Solve Et Coagula

Week 2: Introspection for Dummies


12/23

This bitch didn't find time to journal for three days in a row, everyone give a round of applause. Syrupy thoughts today so mostly documenting for consistency. At my parents, got driven down in the afternoon by my dad. Having a decent time here so far, always happy to see the hospitality and be reminded that any fears of entering a den of snakes are the product of misapprehensions slithering around in my skull. Reassured that my parents are so thoughtful about wanting to understand what it means to have a trans child, trying to quash fears I carry that I've made of myself a narcissistic spectacle by choosing to transition. Those thoughts trace a direct lineage from the haunting paranoias that held me back from transitioning in my teens. I am worthy of the attention of others to my specificities; if I fear the lack of reciprocity that characterizes a need to better my own behavior rather than an impetus to denigrate my value until I render myself some hollow thing beneath their regards. I love them. I fear them sometimes, but I fear all that I love in some measure. My paranoiac state has multifarious sources and multifarious outgrowths in turn. I find myself fearing again that I commodify all I love and in doing so objectify relationships as mercenary, transactional objects of value. But that fear is a demonstration of awareness, and awareness is at least a cursory shield against the extremities of human cruelty.

12/24

Christmas tomorrow. Feels nice, if insincere. One might hope dancing so close to the political abyss inspired enthusiasm in the little joys. I think it does, but everything occupies that faintly sugary state of recognizing a halcyon period fast drawing to a close. It is the last Christmas before that to be, but it is also another day down that road. Another day on E, another day since I woke up and saw the slippery slope for what it is. The Doom That Came To Sarnath. All my teenage fears come home to roost as adult realities. I need to stop brooding like this, it's pathetic and unhelpful no matter how just the distress characterizing it is.

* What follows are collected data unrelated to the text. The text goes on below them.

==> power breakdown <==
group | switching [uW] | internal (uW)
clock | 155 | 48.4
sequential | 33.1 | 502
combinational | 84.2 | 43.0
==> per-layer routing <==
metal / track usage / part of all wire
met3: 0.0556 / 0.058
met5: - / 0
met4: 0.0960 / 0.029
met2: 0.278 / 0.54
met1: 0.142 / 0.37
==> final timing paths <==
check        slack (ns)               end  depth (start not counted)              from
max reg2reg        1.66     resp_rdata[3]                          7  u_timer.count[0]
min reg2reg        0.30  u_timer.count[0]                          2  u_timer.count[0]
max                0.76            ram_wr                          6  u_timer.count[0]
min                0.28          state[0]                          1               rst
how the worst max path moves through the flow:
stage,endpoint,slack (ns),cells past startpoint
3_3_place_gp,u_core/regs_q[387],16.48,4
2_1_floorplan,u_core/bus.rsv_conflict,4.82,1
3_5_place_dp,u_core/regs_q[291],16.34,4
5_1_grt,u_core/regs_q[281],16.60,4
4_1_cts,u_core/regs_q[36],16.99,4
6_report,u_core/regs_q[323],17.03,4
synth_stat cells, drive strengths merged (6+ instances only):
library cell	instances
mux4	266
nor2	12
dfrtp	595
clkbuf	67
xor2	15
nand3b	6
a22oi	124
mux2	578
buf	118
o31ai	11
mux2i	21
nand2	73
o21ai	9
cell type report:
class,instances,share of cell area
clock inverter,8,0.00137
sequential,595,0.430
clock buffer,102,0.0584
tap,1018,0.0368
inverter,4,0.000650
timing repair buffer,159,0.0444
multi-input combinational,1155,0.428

The trap of self loathing is one I need to stop falling into. I think I see it in my brother too, I can't say for certain but the notion alone in an external individual prompts me to be better. It's easy to wallow if you believe you deserve to wallow. I need to be better next year. I'll work through my goals in the next week. Fitness, more consistent eating, journalling (like this!), in general sorting my brain into a nice little pile and making of it an effigy to performative adulthood. Wish me luck. Merry Christmas if it means anything to you. I'm just happy to be with family and eat some nice food.

12/26

Christmas yesterday. Good times. The most organic my family in aggregate has felt in a few years at least. The mention by my mother in the morning of pivoting to a gift swap format in the future rather than archetypal "gifts under a tree" made me realize this is probably the dying gasp of some childishness to the holiday. Not a bad thing, although it is one of those specific things I do feel oddly sentimental about. I wonder if the collective social effort to reify Santa gives all the proximal rituals to him more weight than they'd otherwise hold. I was never good at giving gifts, maybe the erasure of the obligation will disincline me to shirk efforts where they appear, show meaning better. I wish I didn't compulsively avoid, it can lead to humiliating outcomes that needlessly mar others without even the hollw condolence of a misplaced a desire to get there on my part. Feeling like there is a certain theater to writing like this, but in my head I can call it art and that makes it seem more intriguing a prospect to my novelty-seeking disposition than mere journalling.

12/27

Saw Cuckoo last night, quite enjoyed it. Need to watch more Hunter Schafer stuff, I've liked her in all of the three roles I've seen her in. Movie itself was nicely shot and had some novel editing during the more surreal sequences. The tone was intentionally kitsch, and at times there was dissonance from rather intense moments of depressing pathos, but effective pathos is one of the better reasons to be tonally dissonant, if such has to occur. For a movie with an emotional arc about feelings of alienation from one's own legal family (she has moved in to live with her father's family after the death of her mother with whom she was solely living), I was pleasantly surprised that Hunter Schaffer's trans identity was not even alluded to as an aspect of her character. It would have been thematically relevant low-hanging fruit and her emotional state could easily parallel estrangement of the sort, but to have left it as a comparison to be merely abstract means it isn't constrained to a queer trauma narrative.

12/29

My partner has Covid. I am negative as of last night, but I'm cohabitating with them and we're now in the realm of 'so be it' regarding my own infection status. I've never gotten the disease before (that I'm aware of), and while I'm not experiencing any symptoms yet there's no reason to assume I won't be in for a delightful time this upcoming week. Weirdly unfazed by it, kind of derealized for the last few days. Skimming the surface of life, dipping my hand under the water from time to time. A recapturing of pre-E emotionality, for this slice of moments. Strange to think in terms of emotions before estrogen with how recent the change is, but the past recedes ever further into fog if I leave it unexamined. No more difficult to exhume the longer I let it trail off, but evermore abstracted without reexamination. Another little thing where I can't tell if it's a peculiarity of myself or my inability to really understand the subjective experience of others cropping up again.